Increased circulation of enterovirus D68 in 2014 and 2016 temporally and geographically coincided with increases in cases of acute flaccid myelitis, an uncommon condition of paralysis due to lesions in the anterior horn of the spinal cord. The identification of enterovirus D68 in respiratory specimens from cases of acute flaccid myelitis worldwide further supports an association, yet the absence of direct virus isolation from affected tissues, infrequent detection in cerebrospinal fluid, and the absence, until recently, of an animal model has left the causal nature of the relationship unproven. In this Personal View we evaluate epidemiological and biological evidence linking enterovirus D68 and acute flaccid myelitis. We applied the Bradford Hill criteria to investigate the evidence for a causal relationship and highlight the importance of comprehensive surveillance and research to further characterise the role of enterovirus D68 in acute flaccid myelitis and pursue effective therapies and prevention strategies.

Evaluating Treatment Efficacy in a Mouse Model of Enterovirus D68-Associated Paralytic Myelitis.

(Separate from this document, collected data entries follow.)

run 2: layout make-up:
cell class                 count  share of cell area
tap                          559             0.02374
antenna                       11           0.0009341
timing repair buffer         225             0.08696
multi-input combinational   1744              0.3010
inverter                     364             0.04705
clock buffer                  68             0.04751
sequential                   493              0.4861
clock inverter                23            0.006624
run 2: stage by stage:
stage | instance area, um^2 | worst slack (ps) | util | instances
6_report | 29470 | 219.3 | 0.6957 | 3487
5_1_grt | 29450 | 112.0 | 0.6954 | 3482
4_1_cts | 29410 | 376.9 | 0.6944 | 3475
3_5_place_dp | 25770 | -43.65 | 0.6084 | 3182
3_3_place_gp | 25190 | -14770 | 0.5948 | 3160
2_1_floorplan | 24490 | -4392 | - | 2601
===== src/logic/cft_flag_pkg.sv =====
// Shared flag constants; the byte layout assumes bus bits 15..8 map to byte bits 7..0
package cft_flag_pkg;

   ////////////////////////////////////////////////////////////
   // Flag byte layout
   ////////////////////////////////////////////////////////////

   // Bit positions within the flag byte, same on IBUS[15:8] and the front panel
   // Bit 6 is reserved and reads zero, bits 1 and 0 are unused
   localparam int FLAG_BIT_FI = 7;
   localparam int FLAG_BIT_FV = 5;
   localparam int FLAG_BIT_FL = 4;
   localparam int FLAG_BIT_FZ = 3;
   localparam int FLAG_BIT_FN = 2;

   ////////////////////////////////////////////////////////////
   // Register file addresses
   ////////////////////////////////////////////////////////////

   // Both addresses sit in the 01xxx block of the register map
   // Address 13 used to select the MBP copy, here it aliases the flags
   localparam logic [4:0] ADDR_MBP_FLAGS = 5'd13;
   localparam logic [4:0] ADDR_FLAGS     = 5'd14;

   ////////////////////////////////////////////////////////////
   // ALU operations
   ////////////////////////////////////////////////////////////

   // Arithmetic ops touch all four ALU flags
   // Logic ops touch only N and Z
   // CPL and CLL act on the link and pass operand a through
   typedef enum logic [2:0] {
      ADD = 3'd0,
      SUB = 3'd1,
      AND = 3'd2,
      OR  = 3'd3,
      XOR = 3'd4,
      NOT = 3'd5,
      CPL = 3'd6,
      CLL = 3'd7
   } alu_op_t;

endpackage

Background: Enterovirus D68 (EV-D68)-associated acute flaccid myelitis (AFM) is a devastating neurological disease for which there are no treatments of proven efficacy. The unpredictable temporal and geographic distribution of cases and the rarity of the disease make it unlikely that data from randomized controlled trials will be available to guide therapeutic decisions. We evaluated the following 3 widely used empirical therapies for the ability to reduce the severity of paralysis in a mouse model of EV-D68 infection: (1) human intravenous immunoglobulin (hIVIG), (2) fluoxetine, and (3) dexamethasone. Methods: Neonatal mice were injected intramuscularly with a human 2014 EV-D68 isolate that reliably induces paralysis in mice due to infection and loss of spinal cord motor neurons. Mice receiving treatments were evaluated for motor impairment, mortality, and spinal cord viral load. Results: hIVIG, which contained neutralizing antibodies to EV-D68, reduced paralysis in infected mice and decreased spinal cord viral loads. Fluoxetine had no effect on motor impairment or viral loads. Dexamethasone treatment worsened motor impairment, increased mortality, and increased viral loads. Conclusion: Results in this model of EV-D68-associated AFM provide a rational basis for selecting empirical therapy in humans and establish this model as a useful system for evaluating other potential therapies.

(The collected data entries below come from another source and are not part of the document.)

### src/video_pkg.sv
`default_nettype none

package video_pkg;

   typedef logic [7:0] pixel_t;    // Also the Wishbone data word.
   typedef logic [4:0] pf_addr_t;  // Row times h_total plus column.
   typedef logic [2:0] col_t;      // Position in a line, also a line buffer address.
   typedef logic [7:0] line_t;

   // Phase of a line within a pair of displayed rows.
   typedef enum logic [2:0] {
      idle,
      ph0,
      ph1,
      ph2,
      ph3,
      ph4,
      ph5
   } sched_state_t;

endpackage

`default_nettype wire

### src/line_sched.sv
`timescale 1ns/1ps
`default_nettype none

module line_sched #(
   parameter int h_total     = 4,
   parameter int v_total     = 24,
   parameter int v_pf_start  = 5,
   parameter int v_pf_end    = 17,
   parameter int line_repeat = 3
) (
   input  wire logic        clk,
   input  wire logic        reset,
   output video_pkg::col_t  x_cnt,
   output logic             pf,
   output logic             frame_start,
   output logic             render_go,
   output logic             render_sel,
   output logic             disp_sel
);
   import video_pkg::*;

   localparam col_t  x_last   = col_t'(h_total);
   localparam line_t y_last   = line_t'(v_total);
   localparam line_t pf_open  = line_t'(v_pf_start);
   localparam line_t pf_close = line_t'(v_pf_end);
   // Rendering runs two lines ahead of the display.
   localparam line_t rd_open  = line_t'(v_pf_start - 3);
   localparam line_t rd_close = line_t'(v_pf_end - 3);

   // Phase ph_i has the enum value i + 1.
   localparam sched_state_t last_ph = sched_state_t'(2 * line_repeat);
   localparam sched_state_t mid_ph  = sched_state_t'(line_repeat + 1);

   line_t        y_cnt;
   sched_state_t render_ph;
   sched_state_t disp_ph;

   function automatic sched_state_t next_ph(input sched_state_t s);
      if (s == last_ph) begin
         return ph0;
      end
      return sched_state_t'(s + 3'd1);
   endfunction

   always_ff @(posedge clk) begin
      if (reset) begin
         x_cnt       <= col_t'(1);
         y_cnt       <= line_t'(1);
         frame_start <= 1'b0;
      end else begin
         frame_start <= (x_cnt == x_last) && (y_cnt == y_last);  // Next clock is line 1.
         if (x_cnt == x_last) begin
            x_cnt <= col_t'(1);
            y_cnt <= (y_cnt == y_last) ? line_t'(1) : y_cnt + line_t'(1);
         end else begin
            x_cnt <= x_cnt + col_t'(1);
         end
      end
   end

   // Display side, steps at each line end.
   always_ff @(posedge clk) begin
      if (reset) begin
         pf      <= 1'b0;
         disp_ph <= idle;
      end else if (x_cnt == x_last) begin
         if (y_cnt == pf_open) begin
            pf      <= 1'b1;
            disp_ph <= ph0;
         end else if (y_cnt == pf_close) begin
            pf      <= 1'b0;
            disp_ph <= idle;
         end else if (disp_ph != idle) begin
            disp_ph <= next_ph(disp_ph);
         end
      end
   end

   // Render side, same cadence but shifted up by two lines.
   always_ff @(posedge clk) begin
      if (reset) begin
         render_ph <= idle;
      end else if (x_cnt == x_last) begin
         if (y_cnt == rd_open) render_ph <= ph0;
         else if (y_cnt == rd_close) render_ph <= idle;
         else if (render_ph != idle) render_ph <= next_ph(render_ph);
      end
   end

   // A new row starts on phases 0 and line_repeat.
   assign render_go  = (x_cnt == x_last) && (render_ph == ph0 || render_ph == mid_ph);
   assign render_sel = (render_ph >= mid_ph);
   assign disp_sel   = (disp_ph >= mid_ph);

endmodule

`default_nettype wire

### src/playfield_ram.sv
`timescale 1ns/1ps
`default_nettype none

module playfield_ram (
   input  wire logic                clk,
   input  wire logic                reset,
   input  wire logic                wb_cyc,
   input  wire logic                wb_stb,
   input  wire logic                wb_we,
   input  wire video_pkg::pf_addr_t wb_adr,
   input  wire video_pkg::pixel_t   wb_dat_w,
   input  wire video_pkg::pf_addr_t fetch_adr,
   output video_pkg::pixel_t        wb_dat_r,
   output logic                     wb_ack,
   output video_pkg::pixel_t        fetch_dat
);
   import video_pkg::*;

   localparam int words = 2 ** $bits(pf_addr_t);

   pixel_t mem [words];
   logic   wb_req;

   // The ack clock is never taken as a new access.
   assign wb_req = wb_cyc && wb_stb && !wb_ack;

   always_ff @(posedge clk) begin
      if (reset) begin
         wb_ack <= 1'b0;
      end else begin
         wb_ack <= wb_req;
      end
   end

   // Host port. One word per acked access.
   always_ff @(posedge clk) begin
      if (wb_req && wb_we) begin
         mem[wb_adr] <= wb_dat_w;
      end
      if (wb_req) begin
         wb_dat_r <= mem[wb_adr];  // Valid while ack is high.
      end
   end

   // Fetch port.
   always_ff @(posedge clk) begin
      fetch_dat <= mem[fetch_adr];
   end

endmodule

`default_nettype wire

### src/line_fetch.sv
`timescale 1ns/1ps
`default_nettype none

module line_fetch #(
   parameter int h_total     = 4,
   parameter int v_pf_start  = 5,
   parameter int v_pf_end    = 17,
   parameter int line_repeat = 3
) (
   input  wire logic              clk,
   input  wire logic              reset,
   input  wire logic              frame_start,
   input  wire logic              render_go,
   input  wire logic              render_sel,
   input  wire video_pkg::pixel_t fetch_dat,
   output video_pkg::pf_addr_t    fetch_adr,
   output logic                   lb_we,
   output video_pkg::col_t        lb_wadr,
   output video_pkg::pixel_t      lb_wdat,
   output logic                   lb_bank
);
   import video_pkg::*;

   localparam int    rows     = (v_pf_end - v_pf_start) / line_repeat;
   localparam line_t row_last = line_t'(rows - 1);
   localparam col_t  col_last = col_t'(h_total - 1);

   line_t    row;       // Next row to render.
   pf_addr_t row_base;
   col_t     col;       // Column of the address on fetch_adr.
   logic     active;

   assign row_base = pf_addr_t'(row * h_total);

   always_ff @(posedge clk) begin
      if (reset) begin
         active  <= 1'b0;
         col     <= '0;
         row     <= '0;
         lb_bank <= 1'b0;
         lb_we   <= 1'b0;
      end else begin
         lb_we <= active;  // One clock behind the address.
         if (frame_start) begin
            row <= '0;
         end
         if (render_go) begin
            active  <= 1'b1;
            col     <= '0;
            lb_bank <= render_sel;
            row     <= (row == row_last) ? '0 : row + line_t'(1);
         end else if (active) begin
            col <= col + col_t'(1);
            if (col == col_last) active <= 1'b0;
         end
      end
   end

   always_ff @(posedge clk) begin
      if (render_go) begin
         fetch_adr <= row_base;
      end else if (active) begin
         fetch_adr <= fetch_adr + pf_addr_t'(1);
      end
      lb_wadr <= col;
   end

   assign lb_wdat = fetch_dat;  // RAM read register lines up with lb_wadr.

endmodule

`default_nettype wire

### src/line_buffer.sv
`timescale 1ns/1ps
`default_nettype none

module line_buffer #(
   parameter int h_total = 4
) (
   input  wire logic              clk,
   input  wire logic              we,
   input  wire video_pkg::col_t   wadr,
   input  wire video_pkg::col_t   radr,
   input  wire video_pkg::pixel_t wdat,
   output video_pkg::pixel_t      rdat
);
   import video_pkg::*;

   localparam int aw = $clog2(h_total);

   pixel_t mem [h_total];  // One pixel per position.

   always_ff @(posedge clk) begin
      if (we) begin
         mem[wadr[aw-1:0]] <= wdat;
      end
      rdat <= mem[radr[aw-1:0]];  // Old data on a same-address collision.
   end

endmodule

`default_nettype wire

### src/pixel_out.sv
`timescale 1ns/1ps
`default_nettype none

module pixel_out (
   input  wire logic              clk,
   input  wire logic              reset,
   input  wire video_pkg::col_t   x_cnt,
   input  wire logic              pf,
   input  wire logic              disp_sel,
   input  wire video_pkg::pixel_t rdat0,
   input  wire video_pkg::pixel_t rdat1,
   output video_pkg::col_t        lb_radr,
   output video_pkg::pixel_t      pixel,
   output logic                   pixel_valid
);
   import video_pkg::*;

   logic pf_q;   // Lines up with the buffer read data.
   logic sel_q;

   assign lb_radr = x_cnt - col_t'(1);  // Positions count from 1.

   always_ff @(posedge clk) begin
      if (reset) begin
         pf_q        <= 1'b0;
         pixel_valid <= 1'b0;
      end else begin
         pf_q        <= pf;
         pixel_valid <= pf_q;
      end
   end

   always_ff @(posedge clk) begin
      sel_q <= disp_sel;
      if (!pf_q) begin
         pixel <= '0;  // Blank outside the playfield.
      end else begin
         pixel <= sel_q ? rdat1 : rdat0;
      end
   end

endmodule

`default_nettype wire

### src/video_top.sv
`timescale 1ns/1ps
`default_nettype none

module video_top #(
   parameter int h_total     = 4,
   parameter int v_total     = 24,
   parameter int v_pf_start  = 5,
   parameter int v_pf_end    = 17,
   parameter int line_repeat = 3
) (
   input  wire logic                clk,
   input  wire logic                reset,
   input  wire logic                wb_cyc,
   input  wire logic                wb_stb,
   input  wire logic                wb_we,
   input  wire video_pkg::pf_addr_t wb_adr,
   input  wire video_pkg::pixel_t   wb_dat_w,
   output video_pkg::pixel_t        wb_dat_r,
   output logic                     wb_ack,
   output video_pkg::pixel_t        pixel,
   output logic                     pixel_valid,
   output logic                     frame_start
);
   import video_pkg::*;

   col_t     x_cnt;
   logic     pf;
   logic     render_go;
   logic     render_sel;
   logic     disp_sel;
   pf_addr_t fetch_adr;
   pixel_t   fetch_dat;
   logic     lb_we;
   col_t     lb_wadr;
   pixel_t   lb_wdat;
   logic     lb_bank;
   col_t     lb_radr;
   pixel_t   rdat [2];

   line_sched #(
      .h_total     (h_total),
      .v_total     (v_total),
      .v_pf_start  (v_pf_start),
      .v_pf_end    (v_pf_end),
      .line_repeat (line_repeat)
   ) line_sched_inst (
      .clk         (clk),
      .reset       (reset),
      .x_cnt       (x_cnt),
      .pf          (pf),
      .frame_start (frame_start),
      .render_go   (render_go),
      .render_sel  (render_sel),
      .disp_sel    (disp_sel)
   );

   playfield_ram playfield_ram_inst (
      .clk       (clk),
      .reset     (reset),
      .wb_cyc    (wb_cyc),
      .wb_stb    (wb_stb),
      .wb_we     (wb_we),
      .wb_adr    (wb_adr),
      .wb_dat_w  (wb_dat_w),
      .fetch_adr (fetch_adr),
      .wb_dat_r  (wb_dat_r),
      .wb_ack    (wb_ack),
      .fetch_dat (fetch_dat)
   );

   line_fetch #(
      .h_total     (h_total),
      .v_pf_start  (v_pf_start),
      .v_pf_end    (v_pf_end),
      .line_repeat (line_repeat)
   ) line_fetch_inst (
      .clk         (clk),
      .reset       (reset),
      .frame_start (frame_start),
      .render_go   (render_go),
      .render_sel  (render_sel),
      .fetch_dat   (fetch_dat),
      .fetch_adr   (fetch_adr),
      .lb_we       (lb_we),
      .lb_wadr     (lb_wadr),
      .lb_wdat     (lb_wdat),
      .lb_bank     (lb_bank)
   );

   // Both buffers see the same addresses, writes go to the captured bank only.
   for (genvar b = 0; b < 2; b++) begin : g_lb
      line_buffer #(
         .h_total (h_total)
      ) line_buffer_inst (
         .clk  (clk),
         .we   (lb_we && (lb_bank == 1'(b))),
         .wadr (lb_wadr),
         .radr (lb_radr),
         .wdat (lb_wdat),
         .rdat (rdat[b])
      );
   end

   pixel_out pixel_out_inst (
      .clk         (clk),
      .reset       (reset),
      .x_cnt       (x_cnt),
      .pf          (pf),
      .disp_sel    (disp_sel),
      .rdat0       (rdat[0]),
      .rdat1       (rdat[1]),
      .lb_radr     (lb_radr),
      .pixel       (pixel),
      .pixel_valid (pixel_valid)
   );

endmodule

`default_nettype wire

### config.mk
export PLATFORM = sky130hd
export DESIGN_NAME = video_top
export DESIGN_NICKNAME = d
export VERILOG_FILES = /design/src/video_pkg.sv /design/src/line_sched.sv /design/src/playfield_ram.sv /design/src/line_fetch.sv /design/src/line_buffer.sv /design/src/pixel_out.sv /design/src/video_top.sv
export SDC_FILE = /design/constraint.sdc
export NUM_CORES = 1
export LEC_CHECK = 0
export BUFFER_PORTS_ARGS = -buffer_cell sky130_fd_sc_hd__buf_4
export CELL_PAD_IN_SITES_DETAIL_PLACEMENT = 1
export CELL_PAD_IN_SITES_GLOBAL_PLACEMENT = 1
export CORE_ASPECT_RATIO = 2
export CORE_UTILIZATION = 45
export DETAILED_ROUTE_END_ITERATION = 8
export PLACE_DENSITY = 0.75
export SYNTH_ARGS = -nofsm -noshare
export SYNTH_HDL_FRONTEND = slang
export SYNTH_SLANG_ARGS = --single-unit
### constraint.sdc
create_clock -name clk -period 2.6 [get_ports clk]
set_input_delay 0.26 -clock clk [delete_from_list [all_inputs] [get_ports clk]]
set_output_delay 0.26 -clock clk [all_outputs]
set_load 0.02 [all_outputs]
==> results of run 1 <==
==> routing by layer <==
metal	wire length (µm)	share of wire
met1	14000	0.31
met2	26100	0.58
met3	1550	0.035
met4	3180	0.071
met5	0	0
==> sequential cells by signal, summed over array words and instances (netlist names), 2 cells and up <==
name                          cells
pixel_out_inst.pixel              8
line_fetch_inst.row               8
playfield_ram_inst.mem          256
line_sched_inst.disp_ph           3
playfield_ram_inst.fetch_dat      8
g_lb.line_buffer_inst.mem        64
line_sched_inst.render_ph         3
line_sched_inst.y_cnt             8
g_lb.line_buffer_inst.rdat       16
line_fetch_inst.fetch_adr         5
line_fetch_inst.col               3
playfield_ram_inst.wb_dat_r       8
line_fetch_inst.lb_wadr           2
line_sched_inst.x_cnt             3
==> worst min-delay path by stage <==
stage	startpoint	to	slack (ns)
final	reset	line_fetch_inst.row[0]	0.11
after global routing	wb_dat_w[2]	playfield_ram_inst.mem[3][2]	0.12
after CTS	reset	line_fetch_inst.row[0]	0.10
after detailed placement	line_fetch_inst.col[0]	line_fetch_inst.lb_wadr[0]	0.38
after global placement	line_fetch_inst.col[1]	line_fetch_inst.lb_wadr[1]	0.38
after floorplan	line_fetch_inst.col[1]	line_fetch_inst.lb_wadr[1]	0.35
==> report_power, final <==
group	leakage [nW]	internal (mW)	total (mW)	switching, mW
sequential	3.58	7.16	7.30	0.136
combinational	2.15	0.758	1.42	0.661
clock	0.592	3.02	5.45	2.43
==> area by class of cell <==
| cell class | count | area [µm²] |
|---|---|---|
| fillers | 3413 | 18200 |
| flip-flops and latches | 404 | 11400 |
| multi-input cells | 457 | 5490 |
| clock buffers | 43 | 970 |
| repair buffers | 103 | 873 |
| well taps | 463 | 579 |
| clock inverters | 25 | 239 |
| inverters | 10 | 37.5 |
==> stage by stage <==
stage                     worst slack (ns)  power, mW  instances  utilization  hold WS, ns
after floorplan                     0.0865       8.42        934            -        0.354
after global placement               0.317       8.84       1437        0.486        0.382
after detailed placement             0.278       8.89       1437        0.486        0.380
after CTS                            0.346       14.3       1505        0.518        0.102
after global routing                 0.290       14.6       1505        0.518        0.119
final                                0.295       14.2       1505        0.518        0.111
==> layout by cell type (no fill, tap or decap), types with 4 or more instances in the layout <==
cell / count
a311oi_1: 4
nand3b_1: 4
or2_2: 4
and3_1: 4
buf_4: 95
ha_1: 10
nand2_1: 22
nor2_1: 64
nor2b_1: 15
buf_12: 8
inv_1: 10
a21oi_1: 11
mux2i_1: 11
xnor2_1: 6
nor3_1: 11
edfxtp_1: 331
dfxtp_1: 72
xor2_1: 9
clkinv_2: 10
mux4_2: 160
nand3_1: 11
nand2b_1: 6
clkinv_1: 5
mux2_2: 8
nand4_1: 17
clkbuf_1: 5
o21ai_0: 11
a22oi_1: 34
a31oi_1: 6
clkbuf_16: 38
==> cells by family (layout without fill, tap and decap cells) <==
kind of cell / count (synthesis) / after routing
AND/OR/NAND/NOR: 175 / 175
XOR/XNOR: 15 / 15
adder cells (fa/ha/maj): 10 / 10
buffers and inverters: 73 / 181
multiplexers: 179 / 179
flip-flops: 404 / 404
AO/OA/AOI/OAI: 78 / 78
==> metrics.txt, run 1 <==
status finished, final reports clean; syn_area_per_cell about 18 µm²; CTS buffer count 37; Via density 6.25; final instance area 19600 µm²; global-route wire length before repair 67000 µm; total number of H-tree levels 2; busiest grt layer met2; clock sinks between 400 and 500; Reg2Reg Setup Slack slightly below 0.3 ns; core region area 37800 µm²; DR iter-0 viols between 600 and 700; starting density of the core 0.455; Die Y 279 µm; worst skew pair latency about 0.56 ns; Leakage 6.32 nW; #FFs+latches synth between 400 and 500; Worst Setup EP playfield_ram_inst.mem[29][0]; Seq/Total Area, Yosys 0.662; met2 usage 0.477; f_max around 0.43 GHz; Final Critical Period 2.31 ns; met1 usage 0.225; cell with the most instances after synthesis edfxtp_1; die area around 39000 µm²; Final nets ~1000; crit-path cells and3b_1 > nand4b_1 > nor2_1; Netlist cell types 48; initial antenna violation count 1; CTS tree built; CTS Hold Bufs 0; clock root buffer clkbuf_16; Max Slew Vio Count 0; Post-CTS Resized 0; Levels on crit path 3; worst slew pin tran ~1.3 ns; Crit. End Element flip-flop; die width 140 µm; met3 Track Usage GR 0.0311; top-area cell type share of the netlist area 0.578; synth cell count leaders edfxtp_1 (331), mux4_2 (160), dfxtp_1 (73); slowest stage delay, CP between 1 and 1.5 ns; Hold Crit Depth 2; Power Density just over 700 nW/µm²; worst-path fanout max 8; Ports 37; post-synthesis xor/xnor area fraction 0.00763; Routed WL ~45000 µm; setup TNS 0 ns; Setup crit start kind flip-flop; wire length per cell between 20 and 30 µm; PortBufs 36; Compound-Gate Fraction of Synth Area 0.0316; Max Cap Violations 0; RSZ-0062 raised after global routing no; final RePlAce weighted congestion about 0.86; setup bufs post-CTS 0; dpl cell area roughly 18000 µm²; dpl hpwl 32800 µm; critical path class reg -> reg; clock-pin slew on the worst setup and hold paths approximately 0.070 ns; post-synthesis async set-or-reset flop share 0; ant diodes 0; syn_nets slightly below 1000; normalized max-slew margin 0.131; worst path bufs/invs 0; Clock Path Buffers 3; Worst Reg-to-Reg Cells 3; r2r startpoint playfield_ram_inst.wb_ack; Synth Instances just over 900; maximum VDD drop slightly below 0.7 mV; DR DRC count 0; multiplexer share of the synthesized area 0.221; fin crit share 0.887; Final Hold Violating Endpoints 0; total gr overflow 0; Overall Global Routing Usage 0.241; Critical-path top delay cell nor2_1; Layout Skew between 0.015 and 0.02 ns; Worst setup startpoint playfield_ram_inst.wb_ack; layout cell share with drive strength beyond 1 0.322; cell taking the most area after synthesis edfxtp_1; Adder-Cell Fraction of Synth Area 0.00727; Ys Warns 0; RR Endpoint playfield_ram_inst.mem[29][0]; # rows around 100; Worst EP required around 2.8 ns; Hold WC Path Type in -> reg; simple-gate portion of the synthesized area 0.0512; vias post-DR about 9400; First-pass DRT Iterations 5; DRT antenna net count 0; Post-synth EDFFs 331; synthesized area between 15000 and 20000 µm²; Worst EP arrival 2.46 ns; setup violators final 0; Area Overhead vs Synth 13.8%; Largest delay share family, worst path simple AND/OR/NAND/NOR gates; Main synth FF type edfxtp_1; top cells by area, synth edfxtp_1 (58%), mux4_2 (21%), dfxtp_1 (8.5%); combinational family with the most area after synthesis multiplexers; vias in the first global route about 10000; largest net degree at the start of global routing 40
No activity file was read; power rests on OpenSTA's default activity.
==> inputs of run 2 (changes only) <==
Clock period 2.6 ns to 2.1 ns, I/O delays scaled along.
==> run 2 against run 1 <==
The run now ends with negative setup slack left; sequential cell count unchanged; register-to-register slack got worse by 0.34 ns; routed wire length increased by 1.8%; critical path type unchanged; highest routed layer unchanged.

A mouse model of paralytic myelitis caused by enterovirus D68.

In 2014, the United States experienced an epidemic of acute flaccid myelitis (AFM) cases in children coincident with a nationwide outbreak of enterovirus D68 (EV-D68) respiratory disease. Up to half of the 2014 AFM patients had EV-D68 RNA detected by RT-PCR in their respiratory secretions, although EV-D68 was only detected in cerebrospinal fluid (CSF) from one 2014 AFM patient. Given previously described molecular and epidemiologic associations between EV-D68 and AFM, we sought to develop an animal model by screening seven EV-D68 strains for the ability to induce neurological disease in neonatal mice. We found that four EV-D68 strains from the 2014 outbreak (out of five tested) produced a paralytic disease in mice resembling human AFM. The remaining 2014 strain, as well as 1962 prototype EV-D68 strains Fermon and Rhyne, did not produce, or rarely produced, paralysis in mice. In-depth examination of the paralysis caused by a representative 2014 strain, MO/14-18947, revealed infectious virus, virion particles, and viral genome in the spinal cords of paralyzed mice. Paralysis was elicited in mice following intramuscular, intracerebral, intraperitoneal, and intranasal infection, in descending frequency, and was associated with infection and loss of motor neurons in the anterior horns of spinal cord segments corresponding to paralyzed limbs. Virus isolated from spinal cords of infected mice transmitted disease when injected into naïve mice, fulfilling Koch's postulates in this model. Finally, we found that EV-D68 immune sera, but not normal mouse sera, protected mice from development of paralysis and death when administered prior to viral challenge. These studies establish an experimental model to study EV-D68-induced myelitis and to better understand disease pathogenesis and develop potential therapies.